鉄道大臣のひとりごと

老人ホームで過ごしながら徒然に考えたこと

老人の食の陣 (気晴らし)

老人は、一般に食が細いとする伝説がある。 伝説という訳は、実態が必ずしもそうではないからである。 「細い」ではなくて、「遅い」なら納得出来るところもある。 老人は、一般に、若者に比べて「ゆっくり」と食べる。 おそらく、そのせいで「細い」と思われるのであろう。

 

健啖な老人も多いし、美食家も多い。 食事に「贅を尽くす」老人も居る。 食うや食わずは、懐加減のせいで、腹のせいではない。 場所が少し、上(飢え)なだけなのである。

 

従って、老人の食事を制限する輩は、老人の敵でもある。 この敵を打ち壊すには、周到の準備が必要になる。 まず、敵は完璧(?)と思われる防衛陣を張っている。 あの大阪城に例えれば、外堀、内堀の二重堀で、備えている。 徳川家康の狡猾(巧妙)さを持ってしても、容易に突破できるものではない。

 

その第一の構えは、介護師(ナース)の構えである。 曰く、看護師が行う看護とは、「看護学および医学などの近接した学問領域の専門的知識や技術も活用しながら対象者の状態を把握・事前評価し、問題点や介入のポイントを診断し、対象者の個別性に合わせた介入方法を看護計画として立案し、実際のその計画を実施し、その実施内容を評価しながら計画を改善を行うといった一連の看護過程を展開させながら、その時の対象者にとって最も健康的で質の高い生活を送れるように援助すること」(ウイキペヂア)を指す。

 

なんで、これが老人の食に介入するのか?  これでは、厨房の参謀ではないか! おまけに、「対象者(老人)にとって最も健康的で質の高い生活を送れるように援助すること」などと、余計な勿体まで付けている。 我らが武器は、「余計なお節介だ。 放っとけ。

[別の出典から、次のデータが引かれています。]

===== src/rtl/vector_alu_pkg.sv =====
// Shared definitions for the lane-parallel add/subtract pipeline.
package vector_alu_pkg;

    // Operation select carried alongside each operand set.
    typedef enum logic [1:0] {
        MODE_ADD  = 2'b00,   // wrap-around add, flag = carry out
        MODE_SUB  = 2'b01,   // wrap-around A-B, flag = borrow
        MODE_ADDS = 2'b10,   // unsigned saturating add
        MODE_SUBS = 2'b11    // unsigned saturating subtract
    } mode_e;

    localparam int DEF_LANES  = 24;
    localparam int DEF_LANE_W = 8;
    localparam int DEF_CNT_W  = 16;

endpackage


===== src/rtl/addsub_lane.sv =====
// One independent lane: add or subtract with wrap or unsigned saturation.
// Purely combinational; the carry/borrow never leaves the lane.
module addsub_lane
    import vector_alu_pkg::*;
#(
    parameter int LANE_W = DEF_LANE_W
) (
    input  logic [LANE_W-1:0] a,
    input  logic [LANE_W-1:0] b,
    input  mode_e             mode,
    output logic [LANE_W-1:0] y,
    output logic              flag
);

    // One extra bit captures carry (add) or borrow (sub, set when a < b).
    logic [LANE_W:0] sum;
    logic [LANE_W:0] diff;

    assign sum  = {1'b0, a} + {1'b0, b};
    assign diff = {1'b0, a} - {1'b0, b};

    // Select the lane result and its carry/borrow/clamp flag.
    always_comb begin
        y    = sum[LANE_W-1:0];
        flag = sum[LANE_W];
        case (mode)
            MODE_ADD: begin
                y    = sum[LANE_W-1:0];
                flag = sum[LANE_W];
            end
            MODE_SUB: begin
                y    = diff[LANE_W-1:0];
                flag = diff[LANE_W];
            end
            MODE_ADDS: begin
                flag = sum[LANE_W];
                y    = sum[LANE_W] ? {LANE_W{1'b1}} : sum[LANE_W-1:0];
            end
            MODE_SUBS: begin
                flag = diff[LANE_W];
                y    = diff[LANE_W] ? {LANE_W{1'b0}} : diff[LANE_W-1:0];
            end
            default: begin
                y    = sum[LANE_W-1:0];
                flag = sum[LANE_W];
            end
        endcase
    end

endmodule


===== src/rtl/vector_addsub_pipe.sv =====
// Two-stage valid/ready pipeline applying addsub_lane across LANES lanes.
// S1 holds operands and mode, S2 holds lane results and flags; S2 drives
// the outputs directly. ops_done counts results accepted downstream.
module vector_addsub_pipe
    import vector_alu_pkg::*;
#(
    parameter int LANES  = DEF_LANES,
    parameter int LANE_W = DEF_LANE_W,
    parameter int CNT_W  = DEF_CNT_W
) (
    input  logic                      clk,
    input  logic                      rst,
    input  logic                      in_valid,
    output logic                      in_ready,
    input  logic [LANES*LANE_W-1:0]   op1,
    input  logic [LANES*LANE_W-1:0]   op2,
    input  logic [1:0]                mode,
    output logic                      out_valid,
    input  logic                      out_ready,
    output logic [LANES*LANE_W-1:0]   result,
    output logic [LANES-1:0]          sat_flags,
    output logic [CNT_W-1:0]          ops_done
);

    localparam int VW = LANES * LANE_W;

    logic              s1_valid;
    logic [VW-1:0]     s1_a;
    logic [VW-1:0]     s1_b;
    mode_e             s1_mode;

    logic              s2_valid;
    logic [VW-1:0]     s2_result;
    logic [LANES-1:0]  s2_flags;

    logic [VW-1:0]     lane_y;
    logic [LANES-1:0]  lane_flag;

    logic              s2_load;
    logic              accept;
    logic [CNT_W-1:0]  cnt;

    // S2 may take new contents when empty or when its result leaves now.
    // S1 can accept when empty or when its contents move into S2 now.
    assign s2_load  = !s2_valid || out_ready;
    assign in_ready = !s1_valid || s2_load;
    assign accept   = in_valid && in_ready;

    // S1 valid bit: refills on accept, empties when it advances without refill.
    always_ff @(posedge clk) begin
        if (rst) begin
            s1_valid <= 1'b0;
        end else if (in_ready) begin
            s1_valid <= in_valid;
        end
    end

    // S1 operand/mode capture; data needs no reset since s1_valid guards it.
    always_ff @(posedge clk) begin
        if (accept) begin
            s1_a    <= op1;
            s1_b    <= op2;
            s1_mode <= mode_e'(mode);
        end
    end

    genvar gi;
    generate
        for (gi = 0; gi < LANES; gi++) begin : g_lane
            addsub_lane #(
                .LANE_W (LANE_W)
            ) u_lane (
                .a    (s1_a[gi*LANE_W +: LANE_W]),
                .b    (s1_b[gi*LANE_W +: LANE_W]),
                .mode (s1_mode),
                .y    (lane_y[gi*LANE_W +: LANE_W]),
                .flag (lane_flag[gi])
            );
        end
    endgenerate

    // S2 register: loads lane results while free; held stable when stalled.
    always_ff @(posedge clk) begin
        if (rst) begin
            s2_valid  <= 1'b0;
            s2_result <= '0;
            s2_flags  <= '0;
        end else if (s2_load) begin
            s2_valid <= s1_valid;
            if (s1_valid) begin
                s2_result <= lane_y;
                s2_flags  <= lane_flag;
            end
        end
    end

    // Completed-operation counter, wraps naturally at 2^CNT_W.
    always_ff @(posedge clk) begin
        if (rst) begin
            cnt <= '0;
        end else if (s2_valid && out_ready) begin
            cnt <= cnt + 1'b1;
        end
    end

    assign out_valid = s2_valid;
    assign result    = s2_result;
    assign sat_flags = s2_flags;
    assign ops_done  = cnt;

endmodule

」と喝破することのみである。 「人間(ジンカンと読む)僅か100年」。 食い物ぐらいの自由は、あって然るべきである。

 

外堀を突破しても、内なる堀(構え)がある。 これは、医者という近代兵器で武装した強敵である。 やれ、血圧が高い、血糖値が高い、(医療費も高いぞ)、などと、高い尽くしで攻めてくる。 彼等はレントゲン、MRI,CT、等々、数え切れないほどの新兵器で、食事制限を迫る。 老人の食は、ますます危うい。